ディートリヒ「ほう?許可しよう。言ってみたまえよ。」
エルナ「閣下はもう少し、感情を表に出した方が宜しいかと。」

 

ローヴィ「??????」
エルナの放った、場にそぐわぬ言葉の意味が、理解できずローヴィは困惑した。
ブルーノ「ぶふっ!!!」
そして理解したブルーノは、笑いをこらえようとし、口から盛大に空気が漏れた。

 

ディートリヒ「…………。

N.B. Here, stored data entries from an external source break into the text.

[src/rtl/alu_sweep_capture.sv]
// Sweeps the ALU Card code 1..15,0 over one latched operand set and
// captures F/Cout/Zero per code into a 16-entry buffer with a registered read port.
module alu_sweep_capture #(
  parameter int unsigned WIDTH  = 32,
  parameter int unsigned SETTLE = 1
) (
  input  logic             clk,
  input  logic             rst,
  input  logic             start,
  input  logic [WIDTH-1:0] op_a,
  input  logic [WIDTH-1:0] op_b,
  input  logic             op_cin,
  output logic [WIDTH-1:0] alu_a,
  output logic [WIDTH-1:0] alu_b,
  output logic             alu_cin,
  output logic [4:0]       alu_card,
  input  logic [WIDTH-1:0] alu_f,
  input  logic             alu_cout,
  input  logic             alu_zero,
  output logic             busy,
  output logic             done,
  output logic             results_valid,
  output logic [4:0]       zero_cnt,
  input  logic [3:0]       rd_addr,
  output logic [WIDTH-1:0] rd_f,
  output logic             rd_cout,
  output logic             rd_zero
);

  localparam int unsigned ENTRIES = 16;
  localparam int unsigned IDX_W   = 4;
  localparam int unsigned CNT_W   = 5;
  localparam int unsigned ENT_W   = WIDTH + 2;
  localparam logic [IDX_W-1:0] SETTLE_LAST = IDX_W'(SETTLE - 1);
  localparam logic [IDX_W-1:0] IDX_LAST    = IDX_W'(ENTRIES - 1);

  typedef enum logic [1:0] {ST_IDLE, ST_RUN, ST_DONE} state_e;

  state_e           state_q,  state_d;
  logic [WIDTH-1:0] a_q,      a_d;
  logic [WIDTH-1:0] b_q,      b_d;
  logic             cin_q,    cin_d;
  logic [IDX_W-1:0] card_q,   card_d;
  logic [IDX_W-1:0] idx_q,    idx_d;
  logic [IDX_W-1:0] settle_q, settle_d;
  logic             busy_q,   busy_d;
  logic             done_q,   done_d;
  logic             valid_q,  valid_d;
  logic [CNT_W-1:0] zcnt_q,   zcnt_d;
  logic [ENT_W-1:0] rd_q,     rd_d;
  logic [ENT_W-1:0] buf_q [ENTRIES];
  logic [ENT_W-1:0] buf_d [ENTRIES];

  // Entry layout: {cout, zero, f}
  always_comb begin
    state_d  = state_q;
    a_d      = a_q;
    b_d      = b_q;
    cin_d    = cin_q;
    card_d   = card_q;
    idx_d    = idx_q;
    settle_d = settle_q;
    busy_d   = busy_q;
    done_d   = 1'b0;
    valid_d  = valid_q;
    zcnt_d   = zcnt_q;
    buf_d    = buf_q;
    rd_d     = buf_q[rd_addr];

    case (state_q)
      ST_IDLE: begin
        if (start) begin
          a_d      = op_a;
          b_d      = op_b;
          cin_d    = op_cin;
          idx_d    = '0;
          card_d   = IDX_W'(1);
          settle_d = '0;
          zcnt_d   = '0;
          valid_d  = 1'b0;
          busy_d   = 1'b1;
          state_d  = ST_RUN;
        end
      end
      ST_RUN: begin
        if (settle_q == SETTLE_LAST) begin
          buf_d[idx_q] = {alu_cout, alu_zero, alu_f};
          zcnt_d       = zcnt_q + CNT_W'(alu_zero);
          settle_d     = '0;
          idx_d        = idx_q + IDX_W'(1);
          if (idx_q == IDX_LAST) begin
            card_d  = '0;
            busy_d  = 1'b0;
            state_d = ST_DONE;
          end else begin
            card_d = card_q + IDX_W'(1);
          end
        end else begin
          settle_d = settle_q + IDX_W'(1);
        end
      end
      ST_DONE: begin
        done_d  = 1'b1;
        valid_d = 1'b1;
        state_d = ST_IDLE;
      end
      default: state_d = ST_IDLE;
    endcase
  end

  always_ff @(posedge clk or posedge rst) begin
    if (rst) begin
      state_q  <= ST_IDLE;
      a_q      <= '0;
      b_q      <= '0;
      cin_q    <= 1'b0;
      card_q   <= '0;
      idx_q    <= '0;
      settle_q <= '0;
      busy_q   <= 1'b0;
      done_q   <= 1'b0;
      valid_q  <= 1'b0;
      zcnt_q   <= '0;
      rd_q     <= '0;
      for (int i = 0; i < ENTRIES; i++) buf_q[i] <= '0;
    end else begin
      state_q  <= state_d;
      a_q      <= a_d;
      b_q      <= b_d;
      cin_q    <= cin_d;
      card_q   <= card_d;
      idx_q    <= idx_d;
      settle_q <= settle_d;
      busy_q   <= busy_d;
      done_q   <= done_d;
      valid_q  <= valid_d;
      zcnt_q   <= zcnt_d;
      rd_q     <= rd_d;
      buf_q    <= buf_d;
    end
  end

  assign alu_a         = a_q;
  assign alu_b         = b_q;
  assign alu_cin       = cin_q;
  assign alu_card      = {1'b0, card_q};
  assign busy          = busy_q;
  assign done          = done_q;
  assign results_valid = valid_q;
  assign zero_cnt      = zcnt_q;
  assign rd_f          = rd_q[WIDTH-1:0];
  assign rd_zero       = rd_q[WIDTH];
  assign rd_cout       = rd_q[WIDTH+1];

endmodule

[config.mk]
export PLATFORM = sky130hd
export DESIGN_NAME = alu_sweep_capture
export DESIGN_NICKNAME = d
export VERILOG_FILES = /design/src/rtl/alu_sweep_capture.sv
export SDC_FILE = /design/constraint.sdc
export NUM_CORES = 1
export LEC_CHECK = 0
export CORE_UTILIZATION = 59
export CTS_CLUSTER_DIAMETER = 60
export DETAILED_ROUTE_END_ITERATION = 7
export PLACE_DENSITY = 0.92
export REMOVE_ABC_BUFFERS = 1
export SLEW_MARGIN = 20
export SYNTH_ARGS = -nofsm -noshare
export SYNTH_HDL_FRONTEND = slang
export SYNTH_SLANG_ARGS = --single-unit
[constraint.sdc]
create_clock -name clk -period 30.4 [get_ports clk]
set_input_delay 4.56 -clock clk [delete_from_list [all_inputs] [get_ports clk]]
set_output_delay 4.56 -clock clk [all_outputs]
set_load 0.005 [all_outputs]
==> flow_summary.ini, run 1 <==
[pwr]
power_mw = 3.723
pwr_density_cell_mw_per_mm2 = 107.3
leakage_nw = 15.82
vdd_ir_drop_max_mv = 0.05655

[detailed_routing]
avgRoutedWirePerCell_um = 26.51
first_pass_iters = 4
vias = 17250
viasPerCell = 6.204
ant_nets = 0
drc = 0
drt-initial-drc-count = 1428
wirelength_mm = 73.70

[sta]
fin_ws_ps = 23220
period_minus_slack_ps = 7184
rsz0062_at_grt = false
fin_crit_sh_pct = 23.63
relSlewSlack_pct = 20.93
timing.hold.ws_ps = 472.4
setup_viol = 0
final_max_slew_viol_count = 0
tns_ps = 0
fmax_mhz = 139.2
worst_pin_slew_ps = 1186
clock_skew_ps = 25.31
hold_viol_final = 0

[finish]
finalInstanceArea_mm2 = 0.03470
syn_to_final_growth_pct = 14.88
nNetsFinal = 2174
fillers = 3058
drive_gt1_share_pct = 39.13

[floorplan]
die_x_um = 228.3
fp.dieArea_mm2 = 0.05210
rows = 82
die_h_um = 228.3
core_mm2 = 0.05038
initial_core_util_pct = 59.96
ios = 218

[logic_synthesis]
synth_area_leaders = dfrtp_1, mux2_4, mux4_2
ys_types = 38
async_flop_share_pct = 100.0
syn_inst = 1907
synth_seq_cells = 665
yosys_warnings = 0
synth_largest_area_cell = dfrtp_1
synth_edf_count = 0
netlist.area_leader.share_pct = 55.10
postSynthAreaPerCell_um2 = 15.84
yosysMostFrequentCell = dfrtp_1
synth_ff_type = dfrtp_1
yosys-top-cells-count = dfrtp_1, mux2_4, nand2_1
yosysSeqAreaShare_pct = 55.10
synth.cell_area_mm2 = 0.03020

[clocking]
clk_latency_ps = 610
numCtsBuffers = 68
holdBufCountCts = 0
htreeDepth = 3
post_cts_resized = 0
cts_tree = yes
root_buffer = clkbuf_16
cts.clk_slew.worst_paths_ps = 60
clockBufferDepth = 3
post_cts_buffers = 0
cts_sinks = 665

[critical_path]
start_kind = input port
crit_type = input port to flip-flop
crit_arrival_ps = 7660
reg2reg_to = buf_q[528]$_DFFE_PP0P_
endpoint_kind = flip-flop
regToRegSetupSlack_ps = 27030
worst_r2r_path_depth = 6
critPathCapture = rd_q[28]$_DFF_PP0_
worst-path-max-fanout = 48
critPathLaunch = rd_addr[0]
cp.required_ps = 30880
r2r_start = settle_q[0]$_DFFE_PP0P_

[placement]
dpl_cell_area_mm2 = 0.03241
dp_hpwl_mm = 38.34
dp_slack_ps = 22450
gp_congestion = 0.8310
io_buffers = 216

[grt]
overflow = 0
grt_start_max_net_pins = 202
grt_pass1_wl_mm = 115.0
grt_pass1_vias = 19380
antenna_found_initial = 2
track_usage_pct = 28.83

[worst_hold_path]
hold_path_class = flip-flop to flip-flop

[outcome]
status = finished, final reports clean

[flow_run]
maxCapViolations = 0
worst max-delay path, cell delays in order:
cell and delay (ps):
clkbuf_8 510, buf_4 750, buf_4 540, buf_16 300
mux4_2 570, a22oi_1 240, nand2_1 90
layout make-up:
| cell class | instances | area, um^2 | share of cell area [%] |
|---|---|---|---|
| Antenna cell | 2 | 5.005 | 0.01442 |
| Clock buffer | 96 | 1941 | 5.593 |
| Sequential cell | 665 | 16640 | 47.96 |
| Tap cell | 672 | 840.8 | 2.423 |
| Inverter | 6 | 30.03 | 0.08654 |
| Timing Repair Buffer | 233 | 2371 | 6.833 |
| Clock inverter | 21 | 254.0 | 0.7320 |
| Multi-Input combinational cell | 1085 | 12620 | 36.36 |
placed cells by master (no fill, tap or decap), types with 8 or more instances in the layout:
cell,n
a22oi_1,68
buf_4,12
clkbuf_1,18
clkbuf_16,71
clkbuf_8,8
clkdlybuf4s50_1,214
clkinv_2,9
dfrtp_1,665
ha_1,9
mux2_2,235
mux2_4,310
mux4_2,136
nand2_1,241
nand3_1,13
nand3_4,15
nor2_1,10
o21ai_0,10
routing by layer:
layer,wire length (um),global-route usage [%]
met5,0,0
met4,2565,11.47
met3,5164,6.875
met2,36630,47.10
met1,29340,37.44
registers in the layout, indices dropped and copies added, names as in the netlist:
signal,flops
results_valid,1
settle_q,4
buf_q,544
idx_q,4
alu_cin,1
state_q,2
card_q,4
rd_q,34
done,1
alu_a,32
zero_cnt,5
busy,1
alu_b,32
power by group:
| group | total (mW) | switching, mW | internal, mW | leakage [nW] |
|---|---|---|---|---|
| Clock | 0.844 | 0.355 | 0.489 | 1.07 |
| Sequential | 1.61 | 0.276 | 1.33 | 7.84 |
| Combinational | 1.27 | 0.451 | 0.821 | 6.90 |
| Total | 3.72 | 1.08 | 2.64 | 15.8 |
stage by stage:
| stage | utilization [%] | cells |
|---|---|---|
| after floorplan | - | 1756 |
| after global placement | 64.32 | 2658 |
| after detailed placement | 64.33 | 2658 |
| after CTS | 68.69 | 2775 |
| after global routing | 68.87 | 2779 |
| final | 68.88 | 2780 |
kinds of logic (layout without fill, tap and decap cells):
family          after synthesis  count (layout)  synth area share, %
flops                       665             665                55.10
compound gates               84              84                1.988
other cells                   1               3              0.01242
mux                         681             681                34.31
buf+inv                     157             356                3.256
fa+ha+maj                     9               9               0.3728
xor+xnor                      6               6               0.1740
simple gates                304             304                4.789
worst min-delay path by stage:
stage | start | end | slack (ps) | cells past startpoint
finish | alu_b[10]$_DFFE_PP0P_ | alu_b[10]$_DFFE_PP0P_ | 470 | 2
global route | alu_b[31]$_DFFE_PP0P_ | alu_b[31]$_DFFE_PP0P_ | 490 | 2
CTS | alu_b[10]$_DFFE_PP0P_ | alu_b[10]$_DFFE_PP0P_ | 480 | 2
detailed placement | alu_b[10]$_DFFE_PP0P_ | alu_b[10]$_DFFE_PP0P_ | 460 | 2
global placement | alu_a[25]$_DFFE_PP0P_ | alu_a[25]$_DFFE_PP0P_ | 460 | 2
floorplan | alu_a[0]$_DFFE_PP0P_ | alu_a[0]$_DFFE_PP0P_ | 470 | 2
(Power assumes the default switching activity.)
==> run 2: changes to the inputs <==
==> constraint.sdc (replaced) <==
create_clock -name clk -period 6.79 [get_ports clk]
set_input_delay 1.0185 -clock clk [delete_from_list [all_inputs] [get_ports clk]]
set_output_delay 1.0185 -clock clk [all_outputs]
set_load 0.005 [all_outputs]
==> flow_summary.ini, run 2 (synthesized netlist as in run 1, its figures left out) <==
[sta]
fmax_mhz = 299.0
rsz0062_at_grt = false
hold_viol_final = 0
period_minus_slack_ps = 3344
worst_pin_slew_ps = 1230
clock_skew_ps = 29.18
fin_crit_sh_pct = 49.25
final_max_slew_viol_count = 0
relSlewSlack_pct = 18.00
setup_viol = 0

[floorplan]
core_mm2 = 0.05038
rows = 82
initial_core_util_pct = 59.96
ios = 218
die_x_um = 228.3
die_h_um = 228.3
fp.dieArea_mm2 = 0.05210

[detailed_routing]
drc = 0
drt-initial-drc-count = 1493
ant_nets = 0
vias = 17350
viasPerCell = 6.235
avgRoutedWirePerCell_um = 26.59
wirelength_mm = 74.00
first_pass_iters = 6

[critical_path]
crit_arrival_ps = 3830
worst-path-max-fanout = 34
critPathSlowestCell = nand3_4
endpoint_kind = flip-flop
cp.required_ps = 7280
cp_cell_sequence = inv_1, ha_1, or3b_4, nor2_8, nand3_4, mux2_4
crit_type = flip-flop to flip-flop
start_kind = flip-flop
max_stage_delay_ps = 950

[placement]
io_buffers = 216
gp_congestion = 0.8208
dp_hpwl_mm = 38.21
placedCellCount = 2659

[worst_hold_path]
hold_path_class = flip-flop to flip-flop

[clocking]
post_cts_buffers = 0
post_cts_resized = 0
numCtsBuffers = 68
cts.clk_slew.worst_paths_ps = 60
clockBufferDepth = 3
htreeDepth = 3
holdBufCountCts = 0
root_buffer = clkbuf_16
clk_latency_ps = 620
cts_sinks = 665
cts_tree = yes

[pwr]
clkPwrFrac_pct = 23.7
p_int_mw = 12.00
seq_power_share_pct = 42.6
p_sw_mw = 4.904
vdd_ir_drop_max_mv = 0.3163
combPwrFrac_pct = 33.8
leakage_nw = 15.88
pwr_density_cell_mw_per_mm2 = 485.6
swShare_pct = 29.01

[finish]
syn_to_final_growth_pct = 15.25
regMostFlops = buf_q
fin_cells = 2783
reg_top3 = buf_q: 544 flops, rd_q: 34 flops
fin_util_pct = 69.10
final_cell_mix = dfrtp_1, mux2_4, nand2_1
drive_gt1_share_pct = 39.69
nNetsFinal = 2172
final_common_cell = dfrtp_1
largest_register_ffs = 544

[outcome]
status = finished, final reports clean

[grt]
overflow = 0
grt_pass1_wl_mm = 116.0
antenna_found_initial = 1
grt_start_max_net_pins = 193
track_usage_pct = 29.11
grt_pass1_vias = 19400

[flow_run]
maxCapViolations = 0
-- run 2: cell type report --
type                    instances  area, um^2
diodes                          2       5.005
clock buffers                  93        1988
clock inverters                29       389.1
fillers                      3003       15560
inverters                       6       30.03
multi-input cells            1085       12620
flip-flops and latches        665       16640
well taps                     672       840.8
repair buffers                231        2301
-- run 2: path summary, 6_finish.rpt --
path                                     endpoint  slack (ps)               startpoint  cells after the start
max                        buf_q[520]$_DFFE_PP0P_        3450  settle_q[0]$_DFFE_PP0P_                      6
min                         alu_b[20]$_DFFE_PP0P_         480    alu_b[20]$_DFFE_PP0P_                      2
max reg2reg                buf_q[520]$_DFFE_PP0P_        3450  settle_q[0]$_DFFE_PP0P_                      6
min reg2reg                 alu_b[20]$_DFFE_PP0P_         480    alu_b[20]$_DFFE_PP0P_                      2
max in group asynchronous  buf_q[316]$_DFFE_PP0P_        4180                      rst                      3
min in group asynchronous   alu_a[18]$_DFFE_PP0P_         990                      rst                      2
-- run 2: worst max-delay path, delay by kind of cell, from the launching register on --
family        cells  cell delay (ps)
buf+inv           1               70
mux               1              620
simple gates      3             1900
flops             1              420
fa+ha+maj         1              180
-- run 2: power by group through the flow --
stage | combinational, mW | clock [mW] | sequential [mW]
2_1_floorplan | 4.05 | 0 | 6.75
3_3_place_gp | 5.34 | 0 | 6.92
3_5_place_dp | 5.60 | 0 | 7.11
4_1_cts | 5.73 | 4.03 | 7.17
5_1_grt | 6.04 | 4.19 | 7.37
6_report | 5.71 | 4.00 | 7.19
-- run 2: layer usage --
| metal | vias to the layer above | track usage, % | part of all wire (%) |
|---|---|---|---|
| met5 | - | 0 | 0 |
| met4 | 0 | 10.53 | 3.3 |
| met3 | 178 | 6.138 | 7.2 |
| met2 | 779 | 48.94 | 51 |
| met1 | 9221 | 37.51 | 39 |
| li1 | 7173 | - | - |
-- run 2: stage by stage --
step	TNS (ps)	total power [mW]	hold slack (ps)	worst slack (ps)	cell area, um^2
after floorplan	-8556110	10.81	469.7	-12870	29240
after global placement	0	12.26	457.0	3245	32420
after detailed placement	0	12.70	462.9	3168	32430
after CTS	0	16.93	483.7	3475	34810
after global routing	0	17.60	494.4	3378	34810
final	0	16.90	477.4	3446	34810
==> RTL edit: new RTL, flow settings as in run 2 <==
The parameter `WIDTH` goes from 32 to 28.
--- a/src/rtl/alu_sweep_capture.sv
+++ b/src/rtl/alu_sweep_capture.sv
@@ -1,7 +1,7 @@
 // Sweeps the ALU Card code 1..15,0 over one latched operand set and
 // captures F/Cout/Zero per code into a 16-entry buffer with a registered read port.
 module alu_sweep_capture #(
-  parameter int unsigned WIDTH  = 32,
+  parameter int unsigned WIDTH  = 28,
   parameter int unsigned SETTLE = 1
 ) (
   input  logic             clk,
Ports: changed (6 resized); port bits go from 218 to 194. No check against the original RTL was run, so the function may have changed too.
==> RTL edit against run 2 <==
- area after synthesis shrank 10%
- clock power is 16% lower
- sequential share of layout area decreased by 0.40 points
- sequential power shrank 18%
- wire length decreased by 11%
- core utilization decreased by 0.44 points
- total power down 20%
- design area fell by 11%
- clock skew fell by 0.0090 ns
- final cell count decreased by 11%
- worst setup slack gained 0.27 ns
- sequential cell count decreased by 76
- via count is 12% lower
- critical endpoint is now buf_q[364]
- largest power group unchanged
- highest routed layer is now met5
==> RTL edit: results (changes against run 2) <==
[clock_network]
cts.path.max_buffers=3  ; unchanged
ctsResizeCount=0  ; unchanged
htree_num_levels=2  ; -1
cts_buffers=58  ; -15%
root_buffer=clkbuf_16
clock_latency_ns=0.63
clkTransAtPathRegs_ns=0.06  ; about the same
postCtsSetupBuffers=0  ; unchanged

[placement]
placed_area_um2=29100  ; -10%
gp_congestion=0.793  ; -3.3%
place_ws_ns=3.31  ; +0.140 ns
hpwl_mm=34.3  ; -10%
portBuffers=192  ; -11%

[critical_path]
cp_top_family=simple AND/OR/NAND/NOR gates
crit_path_max_incr_delay_ns=0.82  ; -0.13 ns
cp_max_fo=30  ; -12%
slowest_stage=nand3_4
critPathArrivalTime_ns=3.58  ; -0.25 ns

[synth]
yosys-top-cells-count=589 x dfrtp_1, 347 x mux2_4, 215 x nand2_1
async_flop_share_pct=100  ; unchanged
netlist_top_cells_area=dfrtp_1 54%, mux2_4 19%, mux4_2 10%, mux2_2 4.6%, nand2_1 3.0%
synth_cell_types=39  ; +2.6%
ys_seq_area_share_pct=54.5  ; -0.60 points
yosysWarnings=0  ; unchanged

[drt]
wl_mm=65.7  ; -11%
drtIter0Drc=1461  ; -2.1%
via_per_inst=6.19  ; -0.66%
drtPass1Iterations=5  ; -1

[layout]
drive_gt1_share_pct=38.1  ; -1.6 points
n_fill_cell=2765  ; -7.9%
nets=1936  ; -11%
reg_top3=buf_q (480), rd_q (30)

[power]
p_switching_w=0.00381  ; -22%
leakage_nw=14.5  ; -8.9%
vdd_drop_max_mv=0.277  ; -12%

[global_route]
grt_pass1_wl_mm=104  ; -11%
grtUsageTotal_pct=29.1  ; -0.035 points
grt_max_degree=124  ; -36%
first_global_vias=17300  ; -11%
antenna_found_initial=2  ; +1

[status]
outcome=completed

[timing]
finClkSkew_ns=0.0202  ; -0.00902 ns
slew-limit-headroom_pct=34.4  ; +16 points

[min_path]
hp-class=reg -> reg

## RTL edit: changes by cell type after synthesis, moves of 3 or more
| cell | delta |
|---|---|
| mux2_2 | -125 |
| dfrtp_1 | -76 |
| mux2_4 | +37 |
| nand2_1 | -27 |
| mux2_1 | +24 |
| mux4_2 | -16 |
| clkbuf_1 | -13 |
| a22oi_1 | -8 |
| buf_6 | -5 |
| nor3_1 | -3 |
## RTL edit: logic make-up (layout without fill, tap and decap cells)
kind of cell / Yosys count / after routing / synth area share (%)
flops: 589 / 589 / 54.5
simple gates: 271 / 271 / 4.72
fa+ha+maj: 9 / 9 / 0.416
other cells: 1 / 3 / 0.0139
mux: 603 / 603 / 34.9
xor+xnor: 5 / 5 / 0.162
compound gates: 77 / 77 / 2.02
buf+inv: 143 / 322 / 3.27
## RTL edit: metrics by stage
stage,power (W),hold WS (ns),std cells,util (%)
after detailed placement,0.0101,0.463,2372,64.2
final,0.0135,0.473,2479,68.7
after CTS,0.0135,0.476,2476,68.6
after global placement,0.00976,0.456,2372,64.2
after floorplan,0.00861,0.459,1563,-
after global routing,0.0141,0.495,2478,68.7
## RTL edit: power by group through the flow
| stage | Sequential (W) | Clock (W) | Combinational [W] |
|---|---|---|---|
| detailed placement | 0.00588 | 0 | 0.00417 |
| CTS | 0.00591 | 0.00338 | 0.00425 |
| finish | 0.00593 | 0.00335 | 0.00423 |
| floorplan | 0.00562 | 0 | 0.00299 |
| global placement | 0.00579 | 0 | 0.00397 |
| global route | 0.00607 | 0.00352 | 0.00450 |
## RTL edit: cell type report
type | instances | area share (%)
Multi-Input combinational cell | 966 | 36.9
Inverter | 8 | 0.121
Clock inverter | 20 | 0.829
Clock buffer | 84 | 5.53
Tap cell | 600 | 2.41
Antenna cell | 2 | 0.0161
Sequential cell | 589 | 47.4
Timing Repair Buffer | 210 | 6.78
## RTL edit: final timing paths
path                               to  slack (ns)  cells after the start         from
max                        buf_q[364]        3.71                      7  settle_q[0]
min                          alu_a[2]        0.47                      2     alu_a[2]
max reg2reg                buf_q[364]        3.71                      7  settle_q[0]
min reg2reg                  alu_a[2]        0.47                      2     alu_a[2]
max in group asynchronous     alu_cin        4.39                      3          rst
min in group asynchronous    idx_q[1]        0.92                      2          rst
## RTL edit: metal layers
layer	global-route usage [%]	wire [um]	share of wire (%)
met1	37.9	26000	40
met2	48.2	32600	50
met3	6.76	4930	7.5
met4	10.1	2070	3.2
met5	0	13	0.020
## RTL edit: worst reg2reg max path: stages, from the launching register on
cell and delay (ns):
dfrtp_1 0.42, inv_1 0.08, ha_1 0.17, nand2b_1 0.15, nor3_4 0.23, buf_4 0.44
nand3_4 0.84, mux2_4 0.63
### config.mk
export PLATFORM = sky130hd
export DESIGN_NAME = seqdet_param
export DESIGN_NICKNAME = d
export VERILOG_FILES = /design/src/rtl/seqdet_pkg.sv /design/src/rtl/sat_counter.sv /design/src/rtl/seqdet_param.sv
export SDC_FILE = /design/constraint.sdc
export NUM_CORES = 1
export LEC_CHECK = 0
export CORE_MARGIN = 2
export CORE_UTILIZATION = 25
export CTS_BUF_LIST = sky130_fd_sc_hd__clkbuf_4
export DETAILED_ROUTE_END_ITERATION = 12
export HOLD_SLACK_MARGIN = 0.12
export SYNTH_ARGS = -nofsm -noshare
export SYNTH_HDL_FRONTEND = slang
export SYNTH_SLANG_ARGS = --single-unit
### constraint.sdc
create_clock -name clk -period 8.8 [get_ports clk]
set_input_delay 1.32 -clock clk [delete_from_list [all_inputs] [get_ports clk]]
set_output_delay 1.32 -clock clk [all_outputs]
set_load 0.02 [all_outputs]
### src/rtl/seqdet_pkg.sv
// Shared types and helpers for the parametrised serial pattern detector.
// prefix_next is the KMP-style transition used by the RTL.
package seqdet_pkg;

  localparam int MAX_N = 16;
  localparam int PW = 5;
  localparam logic [3:0] DEF_PAT = 4'b1101;

  typedef enum logic [1:0] {
    ACT_HOLD,
    ACT_SHIFT,
    ACT_LOAD
  } edge_act_e;

  function automatic int sw_width(input int n);
    return $clog2(n + 1);
  endfunction

  // pat is right-aligned in [n-1:0]; its MSB is the first bit of the pattern.
  function automatic logic [PW-1:0] prefix_next(input logic [MAX_N-1:0] pat,
                                                input int n,
                                                input logic [PW-1:0] p,
                                                input logic b,
                                                input logic ovl);
    logic [PW-1:0] nxt;
    int q;
    logic ok;
    nxt = '0;
    q = (int'(p) == n && !ovl) ? 0 : int'(p);
    for (int k = 1; k <= MAX_N; k++) begin
      if (k <= n && k <= q + 1) begin
        ok = 1'b1;
        for (int j = 0; j < MAX_N; j++) begin
          int idx;
          logic sBit;
          idx = q + 1 - k + j;
          sBit = 1'b0;
          if (j < k) begin
            sBit = (idx == q) ? b : pat[4'(n - 1 - idx)];
            if (sBit != pat[4'(n - 1 - j)]) ok = 1'b0;
          end
        end
        if (ok) nxt = PW'(k);
      end
    end
    return nxt;
  endfunction

endpackage
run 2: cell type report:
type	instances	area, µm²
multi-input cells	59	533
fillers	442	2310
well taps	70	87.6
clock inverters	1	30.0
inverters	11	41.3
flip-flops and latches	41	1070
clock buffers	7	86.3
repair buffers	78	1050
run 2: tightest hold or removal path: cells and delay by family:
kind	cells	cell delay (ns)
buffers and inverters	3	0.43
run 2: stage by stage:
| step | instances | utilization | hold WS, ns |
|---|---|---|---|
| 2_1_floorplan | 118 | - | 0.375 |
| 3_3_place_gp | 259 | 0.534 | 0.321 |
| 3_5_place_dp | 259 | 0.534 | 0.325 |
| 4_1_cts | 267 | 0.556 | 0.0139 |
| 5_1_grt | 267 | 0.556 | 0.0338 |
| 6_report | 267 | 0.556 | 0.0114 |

」
エルナ「先ほどの対局、勝利が確実になる辺りから、よっし!やったあーもうすぐ勝てるぞお!!みたいな嬉しさでいっぱいでしたよね?」

 

ローヴィ「!?!?!?!?」
続けてエルナが放った言葉にローヴィは、さらに困惑した。
ブルーノ「ぶふっっ!!!」
そしてブルーノは、やはり笑いをこらえようとし、またも口から盛大に空気が漏れた。

 

ディートリヒ「…………。」
エルナ「それをもっと、こう顔面に!表情として出されてはいかがでしょう?」

 

ローヴィ「ま、待ってください。まさか…閣下がそのようなっ!」
とてもそんな人間らしい…ゲームに勝ちそうで嬉しいなど、シンプルな喜びが???ディートリヒにあると思えない。
例え喜びがあったとて、弱った相手を追い詰め、弄び楽しむような嗜虐的なものではないのか?

 

困惑に混乱を重ねていたローヴィにエルナが、にこりと微笑む。
エルナ「副官、戦場で戦っている時、己の本性を隠せるものなどいない――のですよ。」

 

ローヴィ「ッ!?」
ぱちりとかわいいウィンクと共に、先ほどのディートリヒの言葉を返す彼女にぞっとする。

 

ローヴィもディートリヒとチェスで対局した事はある。
だが、目まぐるしく動く駒に翻弄され、ディートリヒの本性を見るどころの話ではなかった。
ローヴィ「(やはり彼女も、ただものではない…。)」

 

ブルーノ「いやー!これは一本取られましたな。」
ディートリヒ「………。」
ブルーノ「戦に勝って勝負に負けた、と言ったところですか?」

 

ディートリヒ「……………。」
エルナ「あ、ほらそれもですよ!その悔しいっ!!っていう、かわいらしい感情を頑張って顔に出していきましょう。さあ!!」
ローヴィ「!???!!!??」
ローヴィにはまったく動いて見えない、ディートリヒの顔をエルナが指さしている。

 

ディートリヒ「くだらん。――休憩は終わりだ。各自持ち場に戻れ。」
話はここまで、とばかりにディートリヒが会話を打ち切る。
エルナ「はい!」
ブルーノ「はっ!」
ローヴィ「!???!!!??」
あっさりと行動を切り替え、移動を開始したエルナやブルーノと違い、ローヴィは動く事が出来ずにいた。

 

ディートリヒ「――ローヴィ、二度の命令が必要か?」
ローヴィ「あ…は、はっ!失礼しました。直ちに持ち場へ戻ります。」
ぎこちなく右手と右足、左手と左足をセットで動かし、ローヴィは扉へ進む。

 

バタンと閉まる扉の音を合図に、ドルキマス国上級大将ディートリヒ・ベルクの休憩は終局した。